Julia Tkatschenko (37) ist besorgt. «Ich will nicht zurück in die Ukraine», sagt die Ukrainerin. In Uster ZH wolle sie sich integrieren, Deutsch lernen und hart arbeiten.
Die Mutter eines fünfjährigen Sohns fürchtet um ihre Zukunft. Noch darf sie in der Schweiz bleiben, dank Schutzstatus S, den alle ukrainischen Flüchtlinge erhalten haben. Dieser gilt vorerst bis März 2024, wahrscheinlich wird ihn die Schweiz bald um ein Jahr verlängern.
Doch Tkatschenko beunruhigt, dass die Schweiz schon plant, was mit den Ukrainerinnen und Ukrainern nach einer Aufhebung des S-Status geschieht.
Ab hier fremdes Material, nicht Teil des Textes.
[src/design/clns_pkg.sv]
// shared types, codes and phase tables for the 4-bit character lcd sequencer
// no dependencies
package clns_pkg;

  localparam int PulseW   = 10;
  localparam int ExecW    = 14;
  localparam int ClearW   = 17;
  localparam int PowerupW = 20;
  localparam int HoldW    = 21;
  localparam int CfgDataW = 20;
  localparam int StepW    = 5;

  localparam logic [HoldW-1:0] WaitFirstUs = HoldW'(5000);
  localparam logic [HoldW-1:0] WaitNextUs  = HoldW'(150);

  localparam logic [7:0] CursorRow0 = 8'h80;
  localparam logic [7:0] CursorRow1 = 8'hC0;
  localparam logic [7:0] FnSet4Bit  = 8'h28;
  localparam logic [7:0] DisplayOff = 8'h08;
  localparam logic [7:0] ClearCmd   = 8'h01;
  localparam logic [7:0] EntryMode  = 8'h06;
  localparam logic [7:0] DisplayOn  = 8'h0C;
  localparam logic [3:0] WakeNibble = 4'h3;
  localparam logic [3:0] Mode4Nib   = 4'h2;

  localparam logic [StepW-1:0] InitLastStep  = StepW'(28);
  localparam logic [StepW-1:0] InitByteStart = StepW'(9);

  typedef enum logic [1:0] {
    CMD_INIT   = 2'd0,
    CMD_WRITE  = 2'd1,
    CMD_CLEAR  = 2'd2,
    CMD_CURSOR = 2'd3
  } cmd_t;

  typedef enum logic [1:0] {
    REG_PULSE   = 2'd0,
    REG_EXEC    = 2'd1,
    REG_CLEAR   = 2'd2,
    REG_POWERUP = 2'd3
  } reg_idx_t;

  typedef enum logic [2:0] {
    HOLD_PULSE,
    HOLD_POWERUP,
    HOLD_WAIT_FIRST,
    HOLD_WAIT_NEXT,
    HOLD_EXEC,
    HOLD_CLEAR
  } hold_sel_t;

  typedef struct packed {
    logic       init;
    logic       rs;
    logic [7:0] value;
    logic       clr;
  } entry_t;

  typedef struct packed {
    logic      en;
    logic [3:0] nib;
    hold_sel_t hold_sel;
  } phase_t;

  typedef struct packed {
    logic [PulseW-1:0]   pulse_us;
    logic [ExecW-1:0]    exec_us;
    logic [ClearW-1:0]   clear_us;
    logic [PowerupW-1:0] powerup_us;
  } cfg_t;

  function automatic phase_t byte_phase(input logic [7:0] value, input logic [1:0] sub,
                                        input logic clr);
    phase_t p;
    p.en       = ~sub[0];
    p.nib      = sub[1] ? value[3:0] : value[7:4];
    p.hold_sel = (sub == 2'd3) ? (clr ? HOLD_CLEAR : HOLD_EXEC) : HOLD_PULSE;
    return p;
  endfunction

  function automatic phase_t init_phase(input logic [StepW-1:0] idx);
    phase_t           p;
    logic [StepW-1:0] k;
    logic [StepW-1:0] j;
    logic [7:0]       b;
    k = idx - StepW'(1);
    j = idx - InitByteStart;
    case (j[4:2])
      3'd0:    b = FnSet4Bit;
      3'd1:    b = DisplayOff;
      3'd2:    b = ClearCmd;
      3'd3:    b = EntryMode;
      default: b = DisplayOn;
    endcase
    if (idx == '0) begin
      p.en       = 1'b0;
      p.nib      = 4'h0;
      p.hold_sel = HOLD_POWERUP;
    end else if (idx < InitByteStart) begin
      p.en  = ~k[0];
      p.nib = (k[2:1] == 2'd3) ? Mode4Nib : WakeNibble;
      if (!k[0]) p.hold_sel = HOLD_PULSE;
      else if (k == StepW'(1)) p.hold_sel = HOLD_WAIT_FIRST;
      else p.hold_sel = HOLD_WAIT_NEXT;
    end else begin
      p = byte_phase(b, j[1:0], j[4:2] == 3'd2);
    end
    return p;
  endfunction

endpackage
Vergangenen Freitag wurde das Rückkehr-Konzept vom Bundesrat diskutiert, obwohl noch immer Bomben auf Städte wie Charkiw fallen. «Es gibt viele Waffen im Land, ich möchte nicht in Gefahr sein.»
«Konzept sendet ein falsches Signal»
Andrej Lushnycky (53), Präsident des ukrainischen Vereins Schweiz und Honorarkonsul der Ukraine, hat für den Bund Verständnis. «Ein Konzept zu haben, ist wichtig. Sonst müssen die Behörden improvisieren, wenn es so weit kommt.»
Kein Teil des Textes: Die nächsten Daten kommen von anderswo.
## config.mk

```make
export PLATFORM = sky130hd
export DESIGN_NAME = record_lcg_decrypt_unshuffle_unit
export DESIGN_NICKNAME = d
export VERILOG_FILES = /design/src/hw/rtl/rldu_pkg.sv /design/src/hw/rtl/record_lcg_decrypt_unshuffle_unit.sv
export SDC_FILE = /design/constraint.sdc
export NUM_CORES = 1
export LEC_CHECK = 0
export BUFFER_PORTS_ARGS = -buffer_cell sky130_fd_sc_hd__buf_2
export CORE_MARGIN = 4
export CORE_UTILIZATION = 30
export CTS_CLUSTER_DIAMETER = 30
export CTS_CLUSTER_SIZE = 20
export DETAILED_ROUTE_END_ITERATION = 6
export PLACE_DENSITY = 0.48
export RECOVER_POWER = 50
export SKIP_CTS_REPAIR_TIMING = 1
export SYNTH_ARGS = -nofsm -noshare
export SYNTH_HDL_FRONTEND = slang
export SYNTH_SLANG_ARGS = --single-unit
```

## constraint.sdc

```tcl
create_clock -name clk -period 8.02 [get_ports clk]
set_input_delay 2.005 -clock clk [delete_from_list [all_inputs] [get_ports clk]]
set_output_delay 2.005 -clock clk [all_outputs]
set_load 0.03 [all_outputs]
```

## src/hw/rtl/rldu_pkg.sv

```systemverilog
// Shared constants and types for the record decrypt and unshuffle unit.
package rldu_pkg;

	typedef logic [1:0] block_t;
	typedef logic [4:0] slot_t;

	localparam logic [31:0] LCG_MUL      = 32'h41C6_4E6D;
	localparam logic [31:0] LCG_ADD      = 32'h0000_6073;
	localparam int          HEADER_WORDS = 4;
	localparam slot_t       ORDER_COUNT  = 5'd24;

	// Result block i of order slot s is taken from source block ORDER_TAB[i][s].
	localparam block_t ORDER_TAB [0:3][0:23] = '{
		'{2'd0, 2'd0, 2'd0, 2'd0, 2'd0, 2'd0, 2'd1, 2'd1, 2'd2, 2'd3, 2'd2, 2'd3,
		  2'd1, 2'd1, 2'd2, 2'd3, 2'd2, 2'd3, 2'd1, 2'd1, 2'd2, 2'd3, 2'd2, 2'd3},
		'{2'd1, 2'd1, 2'd2, 2'd3, 2'd2, 2'd3, 2'd0, 2'd0, 2'd0, 2'd0, 2'd0, 2'd0,
		  2'd2, 2'd3, 2'd1, 2'd1, 2'd3, 2'd2, 2'd2, 2'd3, 2'd1, 2'd1, 2'd3, 2'd2},
		'{2'd2, 2'd3, 2'd1, 2'd1, 2'd3, 2'd2, 2'd2, 2'd3, 2'd1, 2'd1, 2'd3, 2'd2,
		  2'd0, 2'd0, 2'd0, 2'd0, 2'd0, 2'd0, 2'd3, 2'd2, 2'd3, 2'd2, 2'd1, 2'd1},
		'{2'd3, 2'd2, 2'd3, 2'd2, 2'd1, 2'd1, 2'd3, 2'd2, 2'd3, 2'd2, 2'd1, 2'd1,
		  2'd3, 2'd2, 2'd3, 2'd2, 2'd1, 2'd1, 2'd0, 2'd0, 2'd0, 2'd0, 2'd0, 2'd0}
	};

endpackage

```

## src/hw/rtl/record_lcg_decrypt_unshuffle_unit.sv

```systemverilog
// Record decrypt and block unshuffle unit: one encrypted word in, one placed word out.
//
// Usage:
// The input channel (in_valid, in_stall, data_word, last_word) takes the record's
// 16-bit words in order. Words 0 and 1 are the key; words 0 to 3 come out unchanged.
// Every later word is XORed with the upper half of the next generator state.
// The output channel (out_valid, out_stall, plain_word, dest_index, record_end)
// gives one word per input word, with the position it takes in the unshuffled
// record, so a receiver can scatter it straight into a buffer.
// A set last_word ends the record; the next word is word 0 of a new record.
// A taken word passes through the input register and then the result register,
// which drives the output; it moves on only while the output register is free.
// Throughput: one word per cycle when not stalled, set by the single 32-bit
// generator step (one multiply and add) between the input and result registers.
// A stalled result holds; the input register still takes one more word, and
// in_stall rises only while both registers are full and the output is stalled.
// Reset clears both valid flags, the word position, key, seed and order slot.
module record_lcg_decrypt_unshuffle_unit #(
	parameter int RECORD_WORDS = 116,
	parameter int BLOCK_WORDS  = 28
) (
	input  logic        clk,
	input  logic        arst_n,
	input  logic        in_valid,
	output logic        in_stall,
	input  logic [15:0] data_word,
	input  logic        last_word,
	output logic        out_valid,
	input  logic        out_stall,
	output logic [15:0] plain_word,
	output logic [6:0]  dest_index,
	output logic        record_end
);

	localparam int CW  = $clog2(RECORD_WORDS);
	localparam int OW  = (BLOCK_WORDS > 1) ? $clog2(BLOCK_WORDS) : 1;
	localparam int DW  = $clog2(rldu_pkg::HEADER_WORDS + 4 * BLOCK_WORDS);
	localparam int XW0 = (CW > DW) ? CW : DW;
	localparam int XW  = (XW0 > 7) ? XW0 : 7;

	// Input register.
	logic        valid_s1;
	logic [15:0] data_s1;
	logic        last_s1;

	// Result register.
	logic        out_valid_q;
	logic [15:0] plain_q;
	logic [6:0]  dest_q;
	logic        end_q;

	// Record state.
	logic [CW-1:0]       count_q;
	logic [15:0]         key_low_q;
	logic [31:0]         seed_q;
	rldu_pkg::slot_t     slot_q;
	logic [2:0]          blk_q;
	logic [OW-1:0]       off_q;

	logic                advance;
	logic                accept;
	logic [CW-1:0]       count_n;
	logic [15:0]         key_low_n;
	logic [31:0]         seed_n;
	rldu_pkg::slot_t     slot_n;
	logic [2:0]          blk_n;
	logic [OW-1:0]       off_n;
	logic [31:0]         seed_step;
	rldu_pkg::slot_t     slot_raw;
	rldu_pkg::block_t    tgt;
	logic [DW-1:0]       dest_blk;
	logic [XW-1:0]       dest_n;
	logic [15:0]         plain_n;
	logic                wrap;

	assign advance  = !out_valid_q || !out_stall;
	assign in_stall = valid_s1 && !advance;
	assign accept   = in_valid && !in_stall;

	assign seed_step = seed_q * rldu_pkg::LCG_MUL + rldu_pkg::LCG_ADD;
	assign slot_raw  = {data_s1[1:0], key_low_q[15:13]};

	always_comb begin
		plain_n   = data_s1;
		dest_n    = XW'(count_q);
		key_low_n = key_low_q;
		seed_n    = seed_q;
		slot_n    = slot_q;
		blk_n     = blk_q;
		off_n     = off_q;
		tgt       = blk_q[1:0];
		dest_blk  = '0;

		// First result block whose source is this word's block.
		for (int i = 3; i >= 0; i--) begin
			if (rldu_pkg::ORDER_TAB[i][slot_q] == blk_q[1:0]) begin
				tgt = 2'(i);
			end
		end

		if (count_q == '0) begin
			key_low_n = data_s1;
		end else if (count_q == CW'(1)) begin
			seed_n = {data_s1, key_low_q};
			slot_n = (slot_raw >= rldu_pkg::ORDER_COUNT) ?
				slot_raw - rldu_pkg::ORDER_COUNT : slot_raw;
		end else if (32'(count_q) >= rldu_pkg::HEADER_WORDS) begin
			seed_n  = seed_step;
			plain_n = data_s1 ^ seed_step[31:16];
			if (blk_q < 3'd4) begin
				dest_blk = DW'(rldu_pkg::HEADER_WORDS) + DW'(tgt) * DW'(BLOCK_WORDS)
					+ DW'(off_q);
				if ({{(32-DW){1'b0}}, dest_blk} < 32'(RECORD_WORDS)) begin
					dest_n = XW'(dest_blk);
				end
				if (off_q == OW'(BLOCK_WORDS - 1)) begin
					off_n = '0;
					blk_n = blk_q + 3'd1;
				end else begin
					off_n = off_q + OW'(1);
				end
			end
		end

		wrap = last_s1 || (32'(count_q) >= 32'(RECORD_WORDS - 1));
		if (wrap) begin
			count_n = '0;
			blk_n   = '0;
			off_n   = '0;
		end else begin
			count_n = count_q + CW'(1);
		end
	end

	always_ff @(posedge clk or negedge arst_n) begin
		if (!arst_n) begin
			valid_s1 <= 1'b0;
		end else if (accept) begin
			valid_s1 <= 1'b1;
		end else if (advance) begin
			valid_s1 <= 1'b0;
		end
	end

	always_ff @(posedge clk) begin
		if (accept) begin
			data_s1 <= data_word;
			last_s1 <= last_word;
		end
	end

	always_ff @(posedge clk or negedge arst_n) begin
		if (!arst_n) begin
			out_valid_q <= 1'b0;
			count_q     <= '0;
			key_low_q   <= '0;
			seed_q      <= '0;
			slot_q      <= '0;
			blk_q       <= '0;
			off_q       <= '0;
		end else if (advance) begin
			out_valid_q <= valid_s1;
			if (valid_s1) begin
				count_q   <= count_n;
				key_low_q <= key_low_n;
				seed_q    <= seed_n;
				slot_q    <= slot_n;
				blk_q     <= blk_n;
				off_q     <= off_n;
			end
		end
	end

	always_ff @(posedge clk) begin
		if (advance && valid_s1) begin
			plain_q <= plain_n;
			dest_q  <= dest_n[6:0];
			end_q   <= last_s1;
		end
	end

	assign out_valid  = out_valid_q;
	assign plain_word = plain_q;
	assign dest_index = dest_q;
	assign record_end = end_q;

	a_slot_range: assert property (@(posedge clk) disable iff (!arst_n)
		slot_q < rldu_pkg::ORDER_COUNT)
		else $error("order slot out of range");

	a_blk_range: assert property (@(posedge clk) disable iff (!arst_n)
		blk_q <= 3'd4)
		else $error("block counter out of range");

	a_stall_full: assert property (@(posedge clk) disable iff (!arst_n)
		in_stall |-> (valid_s1 && out_valid_q))
		else $error("input stalled with a free register");

	a_last_restart: assert property (@(posedge clk) disable iff (!arst_n)
		(advance && valid_s1 && last_s1) |=> (count_q == '0 && blk_q == '0))
		else $error("record did not restart after last word");

	a_dest_range: assert property (@(posedge clk) disable iff (!arst_n)
		(out_valid_q && RECORD_WORDS <= 128) |-> (32'(dest_q) < 32'(RECORD_WORDS)))
		else $error("destination beyond record");

endmodule
```

== Word-level counts from Yosys, hierarchy flattened ==
Memory sizes are Yosys's and may differ from the RTL's.
Index checks and enable logic that the tools add are counted.
Cells by class
  $add $sub $neg: 7
  multiply operators: 2
  magnitude comparators: 6
  equality and inequality tests: 8
  mux-type cells: 38
  bitwise operators: 3
  reductions and logical operators: 21
Operators with widths (count)
  32-bit two-way mux: 2
  16-bit two-way mux: 3
  7-bit two-way mux: 6
  5-bit two-way mux: 7
  32-bit by 15-bit adder with 32-bit output, second input constant: 1
  32-bit by 31-bit multiplier with 32-bit output, second input constant: 1
  2-bit two-way mux: 12
  3-bit two-way mux: 6
  16-bit bitwise XOR: 1
  2-bit nonzero test: 5
  2-bit equality test: 4
  4-bit AND reduction: 2
  3-bit by 7-bit adder with 7-bit output, first input constant: 1
  7-bit by 1-bit adder with 7-bit output, second input constant: 1
  7-bit by 5-bit adder with 7-bit output: 1
  7-bit by 1-bit equality test with 1-bit output, second input constant: 1
  7-bit by 3-bit >= comparator with 1-bit output, second input constant: 1
  7-bit >= comparator, second input constant: 1
  7-bit zero test: 1
  7-bit less-than comparator, second input constant: 1
  7-bit AND reduction: 1
  6-bit >= comparator, second input constant: 1
  5-bit inverter with 6-bit output: 1
  6-bit AND reduction: 1
  15 further kinds: 23
Word-level totals
  register bits after elaboration: 111
  ROM bits: 256
  word-level logic and storage cells: 102
  memories kept: 4
Memories
  (name not given): words 32, bits a word 2, rd ports 1, clocked after memory_dff 0, write ports 0, line record_lcg_decrypt_unshuffle_unit.sv:96  | if (rldu_pkg::ORDER_TAB[i][slot_q] == blk_q[1:0]) begin
  (name not given): words 32, bits a word 2, rd ports 1, clocked after memory_dff 0, write ports 0, line record_lcg_decrypt_unshuffle_unit.sv:96
  (name not given): words 32, bits a word 2, rd ports 1, clocked after memory_dff 0, write ports 0, line record_lcg_decrypt_unshuffle_unit.sv:96
  (name not given): words 32, bits a word 2, rd ports 1, clocked after memory_dff 0, write ports 0, line record_lcg_decrypt_unshuffle_unit.sv:96

== Logic depth before layout (Yosys ltp) ==
  word-level depth: 18
  gate-level depth with buffers: 27

== Worst setup path before layout ==
OpenSTA, ideal clock, no wires.
  path kind: register to register
  from: reg seed_q[5]
  to: reg plain_q[9], in the netlist plain_word[9], data pin
  arrival: 6443 ps
  required time: 7762 ps
  slack: 1319 ps
  stages on the path, launching flop included: 26
  path buffers: 0
  clock period less this slack: 6701 ps
  cell sequence: dfrtp_1 ha_1 xor2_1 ha_1 a21oi_1 fa_1 fa_1 inv_1 fa_1 inv_1 fa_1 inv_1 fa_1 inv_1 fa_1 inv_1 ha_1 and3_1 a221o_1 a21o_1 a21oi_2 o21ai_1 a211oi_2 xnor2_1 nand2_1 xnor2_1
Between the ends
  word-level cells in the longest chain between the ends: 6
Ends and longest elaborated chain
  start, declared: line record_lcg_decrypt_unshuffle_unit.sv:55  | logic [31:0] seed_q;
  start signal, assigned: line record_lcg_decrypt_unshuffle_unit.sv:166  | seed_q <= seed_n;
  32-bit by 31-bit multiplier with 32-bit output: line record_lcg_decrypt_unshuffle_unit.sv:80  | assign seed_step = seed_q * rldu_pkg::LCG_MUL + rldu_pkg::LCG_ADD;
  32-bit by 15-bit adder with 32-bit output: line record_lcg_decrypt_unshuffle_unit.sv:80
  16-bit bitwise XOR: line record_lcg_decrypt_unshuffle_unit.sv:109  | plain_n = data_s1 ^ seed_step[31:16];
  16-bit two-way mux: line record_lcg_decrypt_unshuffle_unit.sv:107  | end else if (32'(count_q) >= rldu_pkg::HEADER_WORDS) begin
  16-bit two-way mux: line record_lcg_decrypt_unshuffle_unit.sv:103  | end else if (count_q == CW'(1)) begin
  16-bit two-way mux: line record_lcg_decrypt_unshuffle_unit.sv:101  | if (count_q == '0) begin
  named net plain_n[9]: line record_lcg_decrypt_unshuffle_unit.sv:73  | logic [15:0] plain_n;
  end signal, assigned: line record_lcg_decrypt_unshuffle_unit.sv:176  | plain_q <= plain_n;
  end, declared: line record_lcg_decrypt_unshuffle_unit.sv:48  | logic [15:0] plain_q;
The timed path passes the listed nets, and every way through them passes these cells.
A chain may end at the register's enable or synchronous reset.

== Final worst setup path ==
  from: reg seed_q[4]
  to: reg plain_q[7], in the netlist plain_word[7], data pin
Same word-level chain as after synthesis.

==> results.sh <==
export IMPL_critPathTopFamily="adder cells"
export IMPL_tightestPinTransition_ns=4.23
export IMPL_place_hpwl_um=35000
export IMPL_numCtsBuffers=9
export IMPL_cts_reportedPaths_clkPinSlew_ns=0.09
export IMPL_reg2reg_to="plain_word[7]"
export IMPL_slowest_delay_ns=0.64
export IMPL_layout_common_cells="423 x inv_1, 233 x ha_1, 189 x fa_1"
export IMPL_drcViolationCount=0
export IMPL_fp_row_count=80
export IMPL_antenna_found_initial=3
export IMPL_antenna_cells=0
export IMPL_synth_ff_type="dfrtp_1"
export IMPL_netlist_area_um2=14700
export IMPL_portBuffers=46
export IMPL_dieWidth_um=230
export IMPL_dr_pass1_iters=7
export IMPL_synth_fp_nets=1965
export IMPL_routed_via_count=10100
export IMPL_wirelength_um=40600
export IMPL_cts_root_buf="clkbuf_16"
export IMPL_cp_startpoint="seed_q[4]"
export IMPL_rsz0062_at_grt="false"
export IMPL_cts_tree="done"
export IMPL_grt_total_usage=0.160
export IMPL_syn_inst=1522
export IMPL_ios=47
export IMPL_fin_setup_tns_ns=0
export IMPL_crit_buf_inv=5
export IMPL_max_cap_viol_count=1
export IMPL_grt_overflow_total=0
export IMPL_syn2layout_area_growth_pct=8.57
export IMPL_status="complete, but fails checks"
export IMPL_syn_avg_cell_area_um2=9.68
export IMPL_clockBufferDepth=2
export IMPL_final_common_cell="inv_1"
export IMPL_cpMostUsedCell="fa_1"
export IMPL_fill_cells=5026
export IMPL_crit_required_ns=8.14
export IMPL_r2r_slack_ns=0.70
export IMPL_worstPathArrival_ns=7.44
export IMPL_ant_nets=0
export IMPL_worst_path_stages=25
export IMPL_seq_area_um2=2980
export IMPL_fin_crit_ns=7.32
export IMPL_wl_met3_um=1490
export IMPL_async_reset_ff_frac=0.631
export IMPL_die_area_um2=52700
export IMPL_yosys_register_bits=111
export IMPL_hold_violations=0
export IMPL_fp_dieH_um=230
export IMPL_wire_per_inst_um=18.3
export IMPL_period_share=0.913
export IMPL_hold_class="flip-flop to flip-flop"
export IMPL_htreeDepth=3
export IMPL_multi_input_area_um2=10000
export IMPL_gp_congestion=0.874
export IMPL_vias_per_cell=4.53
export IMPL_slew_viol_final=70
export IMPL_drive_above_1_share=0.0498
export IMPL_maxSlewHeadroom=-1.82
export IMPL_violations="max-capacitance violations, max-slew violations"
export IMPL_worstSetupStartpointType="flip-flop"
export IMPL_grt_max_degree=70
export IMPL_route_met2_wl_um=18900
export IMPL_crit_type="flip-flop to flip-flop"
export IMPL_yosysWarnings=0
export IMPL_insertion_delay_ns=0.38
export IMPL_m1WireLength_um=19300
export IMPL_cts_num_sinks=111
export IMPL_cp_end_kind="flip-flop"
export IMPL_core_area_um2=48100
export IMPL_dr_max_layer_used="met5"
export IMPL_setup_viol=0
export IMPL_start_util=0.306
export IMPL_skew_ns=0.0283
export IMPL_synth_edf_count=41
export IMPL_synthDistinctLibCells=64
export IMPL_critPathSlowestCell="dfrtp_1"
export IMPL_grt_pass1_vias=10900
export IMPL_seq_area_frac_synth=0.202
export IMPL_max_freq_mhz=137
export IMPL_nets=2005
export IMPL_synth_top_area_cell="fa_1"
export IMPL_synth_top_area_frac=0.257
export IMPL_initialDrtViolationCount=531
export IMPL_r2r_cells=25
export IMPL_endpoint="plain_word[7]"
export IMPL_grt_pass1_wl_um=64800
export IMPL_timing_rr_start="seed_q[4]"
export IMPL_fin_util=0.332
export IMPL_synth_area_top_cells="fa_1 26%, ha_1 20%, dfrtp_1 12%"
export IMPL_cp_max_fo=7
## per-stage QoR
step | cells | worst slack (ns) | cell area [um2] | hold WS [ns]
3_5_place_dp | 2207 | 0.772 | 15800 | 0.462
2_1_floorplan | 1522 | 1.32 | 14700 | 0.428
5_1_grt | 2223 | 0.281 | 16000 | 0.487
3_3_place_gp | 2207 | 0.773 | 15800 | 0.465
6_report | 2223 | 0.698 | 16000 | 0.489
4_1_cts | 2223 | 0.690 | 16000 | 0.480
## cells in the mapped netlist (8+ instances only)
master,number
nor3_1,10
inv_1,423
xor2_1,30
a21oi_1,47
o211ai_1,11
nand2_1,95
clkbuf_1,21
mux2i_1,8
o21ai_0,55
dfrtp_1,70
ha_1,233
o21a_1,9
nor2_1,56
a21o_1,13
xnor2_1,58
fa_1,189
nand2b_1,10
mux2_2,16
nand3_1,19
edfxtp_1,41
a31oi_1,18
## sequential cells by signal (all words and copies together), names as in the netlist
register and count:
last_s1 1, plain_word 16, valid_s1 1, count_q 7, slot_q 5, dest_index 7
out_valid 1, key_low_q 16, data_s1 16, record_end 1, blk_q 3, off_q 5
seed_q 32
## cell families (layout without fill, tap and decap cells)
logic type	after synthesis	count (layout)	synth area share
simple gates	231	231	0.0731
buf+inv	452	497	0.116
xor+xnor	88	88	0.0523
flops	111	111	0.202
fa+ha+maj	422	422	0.455
compound gates	193	193	0.0821
mux	25	25	0.0195
## routing by layer
metal | global-route usage | vias up
li1 | - | 4836
met1 | 0.227 | 5010
met2 | 0.262 | 175
met3 | 0.0204 | 46
met4 | 0.0367 | 2
met5 | 0 | -
## worst register-to-register path: stages (launching register included)
cell,delay [ns]
dfrtp_1,0.64
ha_1,0.36
xor2_1,0.36
ha_1,0.22
a21oi_1,0.08
fa_1,0.46
fa_1,0.51
inv_1,0.05
fa_1,0.50
inv_1,0.05
fa_1,0.52
inv_1,0.05
fa_1,0.48
inv_1,0.06
fa_1,0.52
inv_1,0.04
ha_1,0.36
and3_1,0.17
a221o_1,0.31
a21o_1,0.20
a21oi_2,0.18
o21ai_1,0.16
a31oi_1,0.23
xor2_1,0.30
nor2_1,0.09
xnor2_1,0.14
## layout make-up
type	count	area share
sequential	111	0.187
clock inverter	4	0.00188
clock buffer	12	0.0148
inverter	424	0.0995
timing repair buffer	57	0.0176
tap	656	0.0513
multi-input combinational	959	0.628
## how the worst min path moves through the flow
| stage | startpoint | to | slack [ns] | depth (start not counted) |
|---|---|---|---|---|
| after floorplan | last_s1 | record_end | 0.43 | 0 |
| after global placement | key_low_q[0] | key_low_q[0] | 0.47 | 2 |
| after detailed placement | last_s1 | record_end | 0.46 | 0 |
| after CTS | last_s1 | record_end | 0.48 | 0 |
| after global routing | last_s1 | record_end | 0.49 | 0 |
| final | last_s1 | record_end | 0.49 | 0 |
Power is left out: the tool's default activity adds up to more than one toggle a clock period on the data nets, which glitch-free logic cannot reach.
Doch dieses Konzept sende ein falsches Signal, sagt er. «Während die Schweiz die Rückführung vorantreibt, entwickelt sich die Unterstützung der Ukraine schleppend.» Im Verhältnis zu jedem Franken, den die Schweiz bisher an die Ukraine gespendet hat, erhielt der russische Staat 17 Franken an Steuergeldern durch Schweizer Unternehmen. So besagt es eine Analyse des internationalen Netzwerks B4Ukraine aus dem Jahr 2022.
«Bund wirkt wie gelähmt»
Die Schweiz könnte bei der humanitären Hilfe eine Führungsrolle übernehmen, findet Lushnycky. «Doch der Bund wirkt wie gelähmt.» Die Regierung schaue zu, wie die anderen Staaten agieren, statt eine klare Linie zur Unterstützung der Ukraine zu verfolgen.
Ähnlicher Meinung ist GLP-Nationalrat Martin Bäumle (59), der seit längerem mit einer Ukrainerin verheiratet ist. Für ihn hat das Rückkehr-Konzept zu viele offene Fragen und Unklarheiten, weshalb der Bund nochmals über die Bücher müsse.
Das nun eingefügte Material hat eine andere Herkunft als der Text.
File: config.mk
export PLATFORM = sky130hd
export DESIGN_NAME = ipst_stack
export DESIGN_NICKNAME = d
export VERILOG_FILES = /design/src/rtl/assert_macros.svh /design/src/rtl/ipst_pkg.sv /design/src/rtl/ipst_stack.sv
export SDC_FILE = /design/constraint.sdc
export NUM_CORES = 1
export LEC_CHECK = 0
export ABC_AREA = 1
export BUFFER_PORTS_ARGS = -buffer_cell sky130_fd_sc_hd__buf_2
export CELL_PAD_IN_SITES_DETAIL_PLACEMENT = 0
export CELL_PAD_IN_SITES_GLOBAL_PLACEMENT = 1
export CORE_UTILIZATION = 39
export CTS_CLUSTER_SIZE = 28
export DETAILED_ROUTE_END_ITERATION = 10
export PLACE_DENSITY_LB_ADDON = 0.1
export SYNTH_ARGS = -nofsm -noshare
export SYNTH_HDL_FRONTEND = slang
export SYNTH_SLANG_ARGS = --single-unit
File: constraint.sdc
create_clock -name i_clk -period 1.6 [get_ports i_clk]
set_input_delay 0.24 -clock i_clk [delete_from_list [all_inputs] [get_ports i_clk]]
set_output_delay 0.24 -clock i_clk [all_outputs]
set_load 0.02 [all_outputs]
Beispielsweise kritisiert Bäumle das fiktive Basisszenario, auf das sich alle Erläuterungen im Konzept stützen. Dieses besagt: «Die Intensität der Kämpfe hat abgenommen. Die Fronten haben sich verfestigt. Russland hat die Angriffe auf ukrainische Städte eingestellt. Einzig an der unmittelbaren Frontlinie kommt es noch sporadisch zu Gefechten.»
Zu viele Risiken
Das bedeutet: Der Bund würde eine Rückkehr in die Wege leiten, ohne dass der Krieg beendet wäre. Das sei undenkbar, findet Bäumle. «Eine Rückkehr ist erst ab einem kompletten Waffenstillstand möglich.» Sonst würden zu viele Risiken bestehen.
Auch die Schweizer Flüchtlingshilfe findet, dass der Bund den Status S erst nach Kriegsende aufheben soll. Und: «Eine allfällige Aufhebung müsse sorgfältig geprüft werden.» Dass der Bund in einer Planungsphase Konzepte entwirft, sei jedoch üblich. Insbesondere, da der Status S zum ersten Mal angewendet wurde.
Ukrainerinnen wie Julia Tkatschenko müssen zurzeit also nicht befürchten, dass sie demnächst zurückgeschickt werden. Doch eines Tages wird es so weit sein.